When I think of prayer, I remember that the African way was often through calling on our ancestors. Long before formal religion came to our lands, our people believed that those who had gone before us still walked with us, standing at the threshold between the living and the divine. Ancestors were not distant shadows but custodians of wisdom, protectors of families, and intercessors who carried our cries to God. Whether through libations poured on the earth, whispered names in the quiet of the night, or ritual gatherings around the fire, prayer in Africa was deeply relational, a way of keeping the bond between generations unbroken.
I never imagined I would one day find myself reaching for that path. But when my niece lay in a hospital bed, and doctors struggled to find a clear diagnosis for her discomfort, I felt powerless. That night, my sister sent a message saying the doctor suspected a heart defect.
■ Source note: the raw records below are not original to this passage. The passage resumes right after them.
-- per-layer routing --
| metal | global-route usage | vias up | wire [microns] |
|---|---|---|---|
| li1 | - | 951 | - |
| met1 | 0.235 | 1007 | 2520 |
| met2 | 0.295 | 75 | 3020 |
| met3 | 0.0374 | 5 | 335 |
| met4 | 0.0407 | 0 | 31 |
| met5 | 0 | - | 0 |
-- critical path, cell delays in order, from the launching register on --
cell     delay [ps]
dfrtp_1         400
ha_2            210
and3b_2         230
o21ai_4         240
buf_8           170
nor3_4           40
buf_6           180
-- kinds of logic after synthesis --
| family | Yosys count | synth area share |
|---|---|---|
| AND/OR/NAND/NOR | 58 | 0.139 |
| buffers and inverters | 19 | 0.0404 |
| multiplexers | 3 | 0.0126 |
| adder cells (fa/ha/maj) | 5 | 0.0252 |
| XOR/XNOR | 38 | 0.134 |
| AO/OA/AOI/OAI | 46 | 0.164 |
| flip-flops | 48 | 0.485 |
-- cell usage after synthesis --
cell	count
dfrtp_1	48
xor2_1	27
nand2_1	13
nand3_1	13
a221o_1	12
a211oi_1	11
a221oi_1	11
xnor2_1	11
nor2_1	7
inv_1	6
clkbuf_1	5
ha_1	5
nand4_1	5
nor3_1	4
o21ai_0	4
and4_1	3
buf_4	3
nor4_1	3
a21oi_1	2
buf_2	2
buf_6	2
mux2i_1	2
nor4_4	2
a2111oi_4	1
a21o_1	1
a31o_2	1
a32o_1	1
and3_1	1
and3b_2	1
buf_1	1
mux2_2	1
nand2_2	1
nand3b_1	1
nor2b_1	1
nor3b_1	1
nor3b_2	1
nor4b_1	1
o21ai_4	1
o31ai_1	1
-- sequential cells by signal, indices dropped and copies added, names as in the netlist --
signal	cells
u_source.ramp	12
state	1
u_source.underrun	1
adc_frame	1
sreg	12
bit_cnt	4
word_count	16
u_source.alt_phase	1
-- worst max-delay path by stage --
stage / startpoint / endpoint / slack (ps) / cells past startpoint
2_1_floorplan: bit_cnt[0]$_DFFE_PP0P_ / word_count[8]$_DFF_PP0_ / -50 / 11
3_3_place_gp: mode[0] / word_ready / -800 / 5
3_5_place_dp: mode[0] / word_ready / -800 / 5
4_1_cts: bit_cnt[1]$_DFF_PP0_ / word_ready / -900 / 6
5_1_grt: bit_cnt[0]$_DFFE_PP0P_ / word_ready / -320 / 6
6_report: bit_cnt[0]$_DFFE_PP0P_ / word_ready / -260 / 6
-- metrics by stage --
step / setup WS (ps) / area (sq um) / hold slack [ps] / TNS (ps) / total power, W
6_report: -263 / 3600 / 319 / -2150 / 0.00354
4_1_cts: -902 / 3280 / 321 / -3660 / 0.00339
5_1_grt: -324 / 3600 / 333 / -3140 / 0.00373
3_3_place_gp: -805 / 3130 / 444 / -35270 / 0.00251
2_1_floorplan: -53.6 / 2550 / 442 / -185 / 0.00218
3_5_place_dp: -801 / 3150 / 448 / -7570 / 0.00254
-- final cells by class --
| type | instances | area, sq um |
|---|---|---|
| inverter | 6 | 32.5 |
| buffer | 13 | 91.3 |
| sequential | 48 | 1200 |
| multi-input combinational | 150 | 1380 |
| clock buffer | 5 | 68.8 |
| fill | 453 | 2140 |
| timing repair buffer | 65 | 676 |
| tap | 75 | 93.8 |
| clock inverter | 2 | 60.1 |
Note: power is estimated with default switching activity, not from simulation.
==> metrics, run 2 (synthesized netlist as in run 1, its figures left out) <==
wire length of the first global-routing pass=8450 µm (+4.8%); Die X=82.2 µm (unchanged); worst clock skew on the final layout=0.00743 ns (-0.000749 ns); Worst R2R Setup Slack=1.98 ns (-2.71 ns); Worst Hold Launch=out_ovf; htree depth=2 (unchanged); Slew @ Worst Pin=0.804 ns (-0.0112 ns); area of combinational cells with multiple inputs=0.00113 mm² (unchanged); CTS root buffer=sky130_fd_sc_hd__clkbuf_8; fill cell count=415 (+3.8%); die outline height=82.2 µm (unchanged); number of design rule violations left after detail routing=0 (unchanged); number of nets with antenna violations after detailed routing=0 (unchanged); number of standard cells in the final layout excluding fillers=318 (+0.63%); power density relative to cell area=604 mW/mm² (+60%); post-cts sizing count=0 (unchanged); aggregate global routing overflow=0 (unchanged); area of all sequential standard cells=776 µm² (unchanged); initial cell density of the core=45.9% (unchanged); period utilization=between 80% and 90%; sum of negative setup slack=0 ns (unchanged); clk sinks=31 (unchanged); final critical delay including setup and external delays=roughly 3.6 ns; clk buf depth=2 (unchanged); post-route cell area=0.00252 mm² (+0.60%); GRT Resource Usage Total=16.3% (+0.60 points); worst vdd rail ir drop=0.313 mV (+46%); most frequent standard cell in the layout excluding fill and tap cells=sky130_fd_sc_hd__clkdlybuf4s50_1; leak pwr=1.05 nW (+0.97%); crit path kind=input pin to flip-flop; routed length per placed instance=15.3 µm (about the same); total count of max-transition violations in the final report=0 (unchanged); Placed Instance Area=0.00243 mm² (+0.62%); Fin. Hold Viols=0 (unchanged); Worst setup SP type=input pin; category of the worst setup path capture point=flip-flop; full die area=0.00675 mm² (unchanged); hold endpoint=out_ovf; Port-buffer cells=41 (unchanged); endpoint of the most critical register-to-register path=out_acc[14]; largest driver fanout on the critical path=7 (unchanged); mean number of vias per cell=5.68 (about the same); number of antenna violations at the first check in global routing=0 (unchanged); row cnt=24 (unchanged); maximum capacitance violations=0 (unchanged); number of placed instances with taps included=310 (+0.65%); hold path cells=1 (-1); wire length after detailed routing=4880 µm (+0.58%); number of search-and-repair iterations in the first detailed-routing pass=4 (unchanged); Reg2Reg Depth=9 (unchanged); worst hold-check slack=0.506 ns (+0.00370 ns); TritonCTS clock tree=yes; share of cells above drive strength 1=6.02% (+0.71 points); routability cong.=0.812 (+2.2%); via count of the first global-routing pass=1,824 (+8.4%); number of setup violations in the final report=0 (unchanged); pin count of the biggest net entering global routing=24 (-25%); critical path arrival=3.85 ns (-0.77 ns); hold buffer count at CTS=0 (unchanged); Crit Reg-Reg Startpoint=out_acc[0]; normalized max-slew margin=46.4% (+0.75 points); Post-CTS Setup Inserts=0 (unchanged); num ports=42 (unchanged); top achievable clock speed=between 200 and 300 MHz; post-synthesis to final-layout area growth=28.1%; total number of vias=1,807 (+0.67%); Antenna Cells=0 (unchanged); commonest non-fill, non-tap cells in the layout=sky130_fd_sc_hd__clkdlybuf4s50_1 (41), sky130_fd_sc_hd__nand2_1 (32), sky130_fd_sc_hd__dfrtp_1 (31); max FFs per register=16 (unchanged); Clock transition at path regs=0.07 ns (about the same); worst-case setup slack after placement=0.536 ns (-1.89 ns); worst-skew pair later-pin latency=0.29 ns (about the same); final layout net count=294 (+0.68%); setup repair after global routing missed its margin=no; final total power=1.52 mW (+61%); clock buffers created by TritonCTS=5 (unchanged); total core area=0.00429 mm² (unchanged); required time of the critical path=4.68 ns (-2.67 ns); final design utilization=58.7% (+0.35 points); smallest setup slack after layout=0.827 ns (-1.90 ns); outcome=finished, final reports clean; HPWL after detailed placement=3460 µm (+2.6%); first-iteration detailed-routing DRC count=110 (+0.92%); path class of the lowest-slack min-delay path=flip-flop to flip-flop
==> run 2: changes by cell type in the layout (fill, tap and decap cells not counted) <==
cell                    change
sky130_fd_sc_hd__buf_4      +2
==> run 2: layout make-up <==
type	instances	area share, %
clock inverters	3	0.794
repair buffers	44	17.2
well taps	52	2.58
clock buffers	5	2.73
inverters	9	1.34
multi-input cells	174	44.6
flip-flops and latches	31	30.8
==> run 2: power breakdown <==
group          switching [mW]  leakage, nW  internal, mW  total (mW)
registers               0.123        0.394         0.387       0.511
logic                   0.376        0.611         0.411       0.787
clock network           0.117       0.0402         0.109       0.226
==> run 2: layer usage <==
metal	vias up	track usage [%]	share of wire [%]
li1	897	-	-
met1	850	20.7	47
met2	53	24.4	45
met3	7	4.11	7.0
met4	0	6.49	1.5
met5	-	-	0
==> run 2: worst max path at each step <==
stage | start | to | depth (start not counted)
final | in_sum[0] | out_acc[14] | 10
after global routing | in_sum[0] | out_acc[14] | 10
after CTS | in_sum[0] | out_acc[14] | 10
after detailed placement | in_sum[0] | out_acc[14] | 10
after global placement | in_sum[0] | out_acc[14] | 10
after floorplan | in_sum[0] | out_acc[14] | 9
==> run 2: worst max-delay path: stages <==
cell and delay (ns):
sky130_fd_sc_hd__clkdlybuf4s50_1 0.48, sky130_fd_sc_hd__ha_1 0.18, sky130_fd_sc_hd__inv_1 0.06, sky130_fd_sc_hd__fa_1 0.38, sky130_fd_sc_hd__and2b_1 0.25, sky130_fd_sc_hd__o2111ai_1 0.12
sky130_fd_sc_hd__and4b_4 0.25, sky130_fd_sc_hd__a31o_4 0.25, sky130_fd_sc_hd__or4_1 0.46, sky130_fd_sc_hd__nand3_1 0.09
==> src/rtl/dlx_regfile_wr_pkg.sv <==
// Shared constants and small decode helpers for the DLX register file write side.
package dlx_regfile_wr_pkg;

  localparam int REG_ADDR_W = 5;
  localparam int NUM_REGS   = 32;
  localparam int DATA_W     = 32;

  localparam logic [REG_ADDR_W-1:0] REG_ZERO = 5'd0;

  function automatic logic [3:0] dec2_4(input logic [1:0] a);
    dec2_4 = 4'b0001 << a;
  endfunction

  function automatic logic [7:0] dec3_8(input logic [2:0] a);
    dec3_8 = 8'b0000_0001 << a;
  endfunction

endpackage

==> src/rtl/dlx_regfile_wr_if.sv <==
// Writeback and read-port bundle between the pipeline and the register file.
interface dlx_regfile_wr_if import dlx_regfile_wr_pkg::*; #(
  parameter int WIDTH = DATA_W,
  parameter int NREG  = NUM_REGS
) ();

  logic                  wr_en;
  logic [REG_ADDR_W-1:0] wr_addr;
  logic [WIDTH-1:0]      wr_data;
  logic [REG_ADDR_W-1:0] rd_addr_a;
  logic [REG_ADDR_W-1:0] rd_addr_b;
  logic [WIDTH-1:0]      rd_data_a;
  logic [WIDTH-1:0]      rd_data_b;
  logic [NREG-1:0]       wr_onehot;

  modport master (
    output wr_en, wr_addr, wr_data, rd_addr_a, rd_addr_b,
    input  rd_data_a, rd_data_b, wr_onehot
  );

  modport slave (
    input  wr_en, wr_addr, wr_data, rd_addr_a, rd_addr_b,
    output rd_data_a, rd_data_b, wr_onehot
  );

endinterface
My younger sister and I had just left Gertrude’s Children’s Hospital around 3 a.m., finally reaching home an hour later, exhausted and heavy with worry. The thought of that possibility made my heart sink.
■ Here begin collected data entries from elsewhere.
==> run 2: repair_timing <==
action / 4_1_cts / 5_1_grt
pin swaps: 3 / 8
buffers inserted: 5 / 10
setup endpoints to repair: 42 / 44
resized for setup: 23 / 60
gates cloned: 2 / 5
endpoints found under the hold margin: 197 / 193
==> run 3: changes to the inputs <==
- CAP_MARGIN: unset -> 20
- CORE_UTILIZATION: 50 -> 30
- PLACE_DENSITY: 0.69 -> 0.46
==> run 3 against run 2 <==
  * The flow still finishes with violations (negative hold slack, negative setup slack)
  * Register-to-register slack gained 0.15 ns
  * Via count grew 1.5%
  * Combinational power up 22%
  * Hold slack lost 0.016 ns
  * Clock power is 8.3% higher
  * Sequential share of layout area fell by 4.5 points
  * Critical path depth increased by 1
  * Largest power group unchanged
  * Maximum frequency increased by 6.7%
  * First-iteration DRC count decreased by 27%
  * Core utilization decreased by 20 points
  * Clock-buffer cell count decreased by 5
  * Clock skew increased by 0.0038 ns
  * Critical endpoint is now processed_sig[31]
[config.mk]
export PLATFORM = sky130hd
export DESIGN_NAME = g709_enc_sched
export DESIGN_NICKNAME = d
export VERILOG_FILES = /design/src/rtl/g709_enc_sched.sv
export SDC_FILE = /design/constraint.sdc
export NUM_CORES = 1
export LEC_CHECK = 0
export ABC_CLOCK_PERIOD_IN_PS = 1950
export BUFFER_PORTS_ARGS = -buffer_cell sky130_fd_sc_hd__buf_2
export CAP_MARGIN = 25
export CORE_AREA = 2 2 157 159
export CTS_CLUSTER_DIAMETER = 40
export DETAILED_ROUTE_END_ITERATION = 8
export DIE_AREA = 0 0 159 161
export GPL_ROUTABILITY_DRIVEN = 1
export PLACE_DENSITY = 0.75
export SLEW_MARGIN = 20
export SYNTH_ARGS = -nofsm -noshare
export SYNTH_HDL_FRONTEND = slang
export SYNTH_SLANG_ARGS = --single-unit
[constraint.sdc]
create_clock -name iclk -period 1.95 [get_ports iclk]
set_clock_uncertainty 0.05 [all_clocks]
set_input_delay 0.0975 -clock iclk [delete_from_list [all_inputs] [get_ports iclk]]
set_output_delay 0.0975 -clock iclk [all_outputs]
set_load 0.01 [all_outputs]
===== config.mk =====
export PLATFORM = sky130hd
export DESIGN_NAME = rom_port_arbiter
export DESIGN_NICKNAME = d
export VERILOG_FILES = /design/src/rtl/rom_port_arbiter.sv
export SDC_FILE = /design/constraint.sdc
export NUM_CORES = 1
export LEC_CHECK = 0
export CAP_MARGIN = 20
export CELL_PAD_IN_SITES_DETAIL_PLACEMENT = 1
export CELL_PAD_IN_SITES_GLOBAL_PLACEMENT = 2
export CORE_MARGIN = 2
export CORE_UTILIZATION = 27
export CTS_CLUSTER_SIZE = 8
export DETAILED_ROUTE_END_ITERATION = 8
export GPL_TIMING_DRIVEN = 1
export PLACE_DENSITY = 0.87
export SYNTH_ARGS = -nofsm -noshare
export SYNTH_HDL_FRONTEND = slang
export SYNTH_SLANG_ARGS = --single-unit

===== constraint.sdc =====
create_clock -name clk -period 6.1 [get_ports clk]
set_input_delay 1.22 -clock clk [delete_from_list [all_inputs] [get_ports clk]]
set_output_delay 1.22 -clock clk [all_outputs]
set_load 0.1 [all_outputs]

===== src/rtl/rom_port_arbiter.sv =====
// rom_port_arbiter
//
// Shares a single toggle-handshake SDRAM ROM channel between several video
// chip ROM fetchers (pivot layer, sprite, tilemap). Each requester flips its
// req_toggle bit, holds its address, and waits until its req_ack bit matches.
// The arbiter picks one pending requester, forwards its address to the SDRAM
// channel by flipping sdr_req, waits for sdr_ack to match, and then returns
// the data and the ack to that requester only.
//
// Ports:
//   clk         system clock
//   reset       asynchronous, active-high reset
//   req_addr    packed requester addresses, requester i at [i*ADDR_W +: ADDR_W]
//   req_toggle  requester request toggles
//   req_ack     requester ack toggles (equal to req_toggle when served)
//   req_data    packed last data returned, requester i at [i*DATA_W +: DATA_W]
//   sdr_addr    address presented to the SDRAM channel
//   sdr_req     SDRAM channel request toggle
//   sdr_ack     SDRAM channel ack toggle, equals sdr_req when done
//   sdr_data    SDRAM read data, valid when sdr_ack becomes equal to sdr_req
//   busy        high while a channel transaction is outstanding
//   grant_idx   index of the current or last granted requester

module rom_port_arbiter #(
    parameter int NUM_REQ     = 4,
    parameter int ADDR_W      = 27,
    parameter int DATA_W      = 16,
    parameter int ROUND_ROBIN = 1
) (
    input  logic                      clk,
    input  logic                      reset,
    input  logic [NUM_REQ*ADDR_W-1:0] req_addr,
    input  logic [NUM_REQ-1:0]        req_toggle,
    output logic [NUM_REQ-1:0]        req_ack,
    output logic [NUM_REQ*DATA_W-1:0] req_data,
    output logic [ADDR_W-1:0]         sdr_addr,
    output logic                      sdr_req,
    input  logic                      sdr_ack,
    input  logic [DATA_W-1:0]         sdr_data,
    output logic                      busy,
    output logic [2:0]                grant_idx
);

    typedef enum logic {
        IDLE = 1'b0,
        WAIT = 1'b1
    } state_t;

    state_t              state;
    state_t              next_state;
    logic [NUM_REQ-1:0]  pend;
    logic [2:0]          rr_ptr;
    logic                tog_lat;
    logic                grant_valid;
    logic [2:0]          grant_sel;
    logic [ADDR_W-1:0]   grant_addr;
    logic                grant_tog;
    logic                issue;
    logic                complete;

    // A requester is pending while its toggle differs from the ack we hold.
    assign pend = req_toggle ^ req_ack;

    // Grant selection. Round-robin is done as two ascending passes: first the
    // indices above the last grant, then everything from zero, which gives
    // the first pending index from ptr+1 upward with wrap.
    always_comb begin : grant_select
        grant_valid = 1'b0;
        grant_sel   = '0;
        if (ROUND_ROBIN != 0) begin
            for (int i = 0; i < NUM_REQ; i++) begin
                if (!grant_valid && pend[i] && (i > int'(rr_ptr))) begin
                    grant_valid = 1'b1;
                    grant_sel   = 3'(i);
                end
            end
        end
        for (int i = 0; i < NUM_REQ; i++) begin
            if (!grant_valid && pend[i]) begin
                grant_valid = 1'b1;
                grant_sel   = 3'(i);
            end
        end
    end

    // Address and toggle of the selected requester.
    always_comb begin : grant_mux
        grant_addr = '0;
        grant_tog  = 1'b0;
        for (int i = 0; i < NUM_REQ; i++) begin
            if (3'(i) == grant_sel) begin
                grant_addr = req_addr[i*ADDR_W +: ADDR_W];
                grant_tog  = req_toggle[i];
            end
        end
    end

    // Next-state logic. Issue also waits for the channel to be idle, so a
    // stale ack left over from reset blocks new requests until it settles.
    always_comb begin : fsm_next
        next_state = state;
        issue      = 1'b0;
        complete   = 1'b0;
        case (state)
            IDLE: begin
                if (grant_valid && (sdr_ack == sdr_req)) begin
                    issue      = 1'b1;
                    next_state = WAIT;
                end
            end
            WAIT: begin
                if (sdr_ack == sdr_req) begin
                    complete   = 1'b1;
                    next_state = IDLE;
                end
            end
            default: next_state = IDLE;
        endcase
    end

    always_ff @(posedge clk or posedge reset) begin : fsm_state
        if (reset) begin
            state <= IDLE;
        end else begin
            state <= next_state;
        end
    end

    // Channel and requester registers. The toggle is latched at grant time so
    // a requester that toggles again mid-transaction stays pending and is
    // served once more instead of being lost.
    always_ff @(posedge clk or posedge reset) begin : datapath
        if (reset) begin
            sdr_addr  <= '0;
            sdr_req   <= 1'b0;
            tog_lat   <= 1'b0;
            grant_idx <= '0;
            busy      <= 1'b0;
            req_ack   <= '0;
            req_data  <= '0;
            rr_ptr    <= 3'(NUM_REQ - 1);
        end else if (issue) begin
            sdr_addr  <= grant_addr;
            sdr_req   <= ~sdr_req;
            tog_lat   <= grant_tog;
            grant_idx <= grant_sel;
            busy      <= 1'b1;
        end else if (complete) begin
            for (int i = 0; i < NUM_REQ; i++) begin
                if (3'(i) == grant_idx) begin
                    req_data[i*DATA_W +: DATA_W] <= sdr_data;
                    req_ack[i]                   <= tog_lat;
                end
            end
            busy <= 1'b0;
            if (ROUND_ROBIN != 0) begin
                rr_ptr <= grant_idx;
            end
        end
    end

endmodule


==> run_results.csv <==
group,metric,value,unit
floorplanning,dieWidth,137,µm
global_routing,grt_antenna_before_repair,0,
floorplanning,initial_utilization,0.276,
global_routing,grt_pass1_vias,4473,
cells_and_area,antennaDiodeCount,0,
global_routing,grt_util_all_layers,0.169,
route,drtPass1Iterations,4,
cells_and_area,layout_common_cells,"clkdlybuf4s50_1, dfrtp_1, mux2_2",
cells_and_area,final_core_util,0.439,
yosys,yosys_warnings,0,
clock_network,clk_latency,350,ps
yosys,synth_ff_type,"dfrtp_1",
yosys,syn_nets,515,
yosys,yosys_register_bits,103,
setup_path,worstPathRequired,6290,ps
cells_and_area,drive_above_1_share,0.172,
placement,place.gp.congestion,0.767,
setup_path,path_max_fanout,31,
route,highest_layer,"met4",
clock_network,clkSinkCount,103,
route,wl_met2,7.48,mm
route,wl_met1,6.16,mm
clock_network,cts-buffers-inserted,9,
route,viasPerCell,4.80,
yosys,synth_cells,384,
yosys,synth-seq-area-share,0.543,
setup_path,cp-start-kind,"input pin",
yosys,ys_types,42,
floorplanning,core-area,0.0172,mm²
clock_network,cts_hold_buffers,0,
clock_network,post-cts-setup-buffer-count,0,
route,met3_length,1.41,mm
cells_and_area,final.fill_count,1811,
route,drt_iter0_markers,130,
clock_network,cts-resized-gates,0,
cells_and_area,area_growth,59.2,%
floorplanning,fp.dieH,137,µm
timing,finalClockSkew,8.87,ps
route,wl_per_cell,18.5,µm
global_routing,grt_pass1_wl,24.0,mm
placement,io_buffers,229,
outcome,status,"finished, final reports clean",
timing,finalCriticalPeriod,3520,ps
yosys,syn_area_per_cell,12.4,µm²
cells_and_area,nets,737,
route,vias,4015,
global_routing,grt_max_degree,62,
yosys,synth_area,0.00475,mm²
worst_hold_path,hp-class,"flip-flop to flip-flop",
timing,final.setup.tns,0,ps
timing,timing.fmax,0.284,GHz
yosys,async_flop_share,1.00,
route,drcViolationCount,0,
route,wl,15.5,mm
clock_network,clockBufferDepth,2,
placement,place_area,0.00725,mm²
timing,post-route-period-util,0.578,
floorplanning,boundaryPins,231,
floorplanning,die-area,0.0187,mm²
setup_path,endpoint_kind,"flip-flop",
global_routing,grt-ovfl-total,0,
placement,hpwl,11.7,mm
floorplanning,core.rowCount,48,
cells_and_area,final_area,0.00756,mm²
timing,rsz0062_at_grt,"false",
timing,slew_viol_final,0,
cells_and_area,layout_commonest_cell,"clkdlybuf4s50_1",
timing,maxSlewHeadroom,0.310,
timing,setup_violations,0,
setup_path,path_class,"input pin to flip-flop",
clock_network,cts.reportedPaths.clkPinSlew,80,ps
clock_network,cts_tree,"built",
clock_network,cts_root_buf,"clkbuf_16",
route,ant_nets,0,
job,maxCapViolCount,0,
timing,hold_viol,0,
setup_path,cp.arrival,3720,ps
clock_network,h-tree-depth,3,
yosys,synth_edf_count,0,
timing,tightest_slew,1030,ps
-- cell usage after synthesis (2+ instances only) --
master    count  area share
a21o_1        2      0.0032
a31oi_1      28       0.037
a32oi_1       2      0.0037
buf_2        10       0.011
buf_4         6      0.0095
buf_6         4      0.0095
clkbuf_1      4      0.0032
dfrtp_1     101        0.53
dfstp_2       2       0.011
inv_1         2      0.0016
mux2_1       26       0.062
mux2_2       69        0.16
nand2_1      56       0.044
nand3_1       2      0.0021
nand4_1       2      0.0026
nor2_1        5      0.0040
o21a_1        2      0.0032
o21ai_0       2      0.0021
o21ai_1       2      0.0021
o22a_1        2      0.0037
o22ai_1      29       0.038
xnor2_1       3      0.0055
xnor2_2       2      0.0068
xor2_1        3      0.0055
-- final cells by class --
class	count	area (µm²)	share of cell area
Multi-Input combinational cell	254	2020	0.267
Clock inverter	7	88.8	0.0117
Sequential cell	103	2580	0.341
Tap cell	225	282	0.0372
Timing Repair Buffer	236	2360	0.312
Inverter	2	10.0	0.00132
Clock buffer	9	225	0.0298
-- kinds of logic (layout without fill, tap and decap cells) --
| kind of cell | after synthesis | in the layout | synth area share |
|---|---|---|---|
| other | 1 | 1 | 0.000789 |
| buffers and inverters | 27 | 254 | 0.0353 |
| muxes | 96 | 96 | 0.227 |
| DFF | 103 | 103 | 0.543 |
| xor gates and xnor gates | 9 | 9 | 0.0213 |
| and+or+nand+nor | 73 | 73 | 0.0658 |
| AOI/OAI and AO/OA | 75 | 75 | 0.106 |
-- worst paths after layout --
check,cells past startpoint,slack (ps),to,from
worst max-delay path,8,2580,sdr_addr[24]$_DFFE_PP0P_,req_toggle[1]
worst min-delay path,1,500,req_data[63]$_DFFE_PP0P_,req_data[63]$_DFFE_PP0P_
worst max register to register,7,3470,sdr_addr[24]$_DFFE_PP0P_,req_ack[2]$_DFFE_PP0P_
worst min register to register,1,500,req_data[63]$_DFFE_PP0P_,req_data[63]$_DFFE_PP0P_
max in group asynchronous,3,3640,req_data[2]$_DFFE_PP0P_,reset
min in group asynchronous,2,1270,req_data[49]$_DFFE_PP0P_,reset
-- state kept, by name, indices dropped and copies added, names as in the netlist --
| name | flops |
|---|---|
| req_ack | 4 |
| req_data | 64 |
| state | 1 |
| rr_ptr | 2 |
| busy | 1 |
| sdr_addr | 27 |
| tog_lat | 1 |
| sdr_req | 1 |
| grant_idx | 2 |
-- per-layer routing --
| layer | vias to the layer above | GRT usage |
|---|---|---|
| li1 | 1840 | - |
| met1 | 1973 | 0.189 |
| met2 | 175 | 0.293 |
| met3 | 27 | 0.0548 |
| met4 | 0 | 0.0770 |
| met5 | - | 0 |
-- worst max-delay path: stages --
cell and delay, ps:
clkdlybuf4s50_1 570, xor2_2 250, nand2b_1 160, a2bb2oi_4 840
nor2b_2 240, buf_8 240, nand2_1 80, a31oi_1 90
-- metrics by stage --
step                      instances  hold slack [ps]  setup slack, ps
after floorplan                 384              516             2180
after global placement          818              488             2110
after detailed placement        820              494             2120
after CTS                       836              511             2550
after global routing            836              516             2340
final                           836              505             2580
Power is not shown: default switching activity piles up to over one toggle a cycle in this logic, so the estimate is an artifact.
$ cat src/rtl/risc16_loader_pkg.sv
// Shared types and constants for the RISC-16 program loader.
// Optional checksum support is selected with RISC16_LOADER_CSUM_EN.
package risc16_loader_pkg;

    localparam logic [7:0] SYNC_BYTE = 8'hA5;

    // Address and count header fields are each this many bytes wide.
    localparam int unsigned WORD_BYTES = 2;

    typedef enum logic [3:0] {
        ST_IDLE,
        ST_ADDR_H,
        ST_ADDR_L,
        ST_CNT_H,
        ST_CNT_L,
        ST_DATA_H,
        ST_DATA_L,
        ST_WRITE,
`ifdef RISC16_LOADER_CSUM_EN
        ST_CSUM,
`endif
        ST_RELEASE,
        ST_ERROR
    } state_t;

`ifdef RISC16_LOADER_CSUM_EN
    localparam state_t DONE_ST = ST_CSUM;
`else
    localparam state_t DONE_ST = ST_RELEASE;
`endif

endpackage

$ cat src/rtl/risc16_pgm_loader_timer.sv
// Inter-byte idle counter; expired marks the TIMEOUT_CYC-th consecutive idle cycle.
module risc16_loader_timer #(
    parameter int unsigned TIMEOUT_CYC = 50000
) (
    input  logic clk,
    input  logic rst,
    input  logic clear,
    input  logic enable,
    output logic expired
);

    localparam int unsigned W = $clog2(TIMEOUT_CYC + 1);

    logic [W-1:0] cnt;

    assign expired = enable && (cnt == W'(TIMEOUT_CYC - 1));

    always_ff @(posedge clk) begin
        if (rst || clear) begin
            cnt <= '0;
        end else if (enable && !expired) begin
            cnt <= cnt + W'(1);
        end
    end

endmodule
For two days, we rotated in and out of the hospital, sitting with our sister, her little girl, and her husband, doing our work from the hospital’s restaurant areas, grateful that our jobs allowed such flexibility. The entire family and close friends were bound together in prayer for our little angel. But that evening, when the news came, I felt an unfamiliar emptiness. What words could I find? How could I plead with God in that moment? My prayers felt small, fragile. And so, instinctively, I called on my grandparents, men and women of faith who had lived their lives serving in the church, who had already crossed over into eternal rest.
I told them what was happening, spoke their names, and asked for their help. In that moment, I wasn’t abandoning my faith; rather, I was drawing on it in the African way through the lineage of prayer, through those who had prayed before me and whose spirits still lingered close. I realized that sometimes prayer is not just about our words to God but about remembering that we are never alone, that generations before us still form part of the chorus that lifts our petitions heavenward. In the end, our little girl grew stronger. The doctors found a diagnosis, and before long she was home again, happily chewing on her favorite snack - boiled maize. Was it the ancestors, the desperate cries of her parents, the tireless prayer of both of her paternal and maternal grandparents, extended family and friends, or all of it woven together? I may never know for sure. What I do know is that she is well and that sometimes, when the heart sinks deepest, the oldest prayers rise the highest.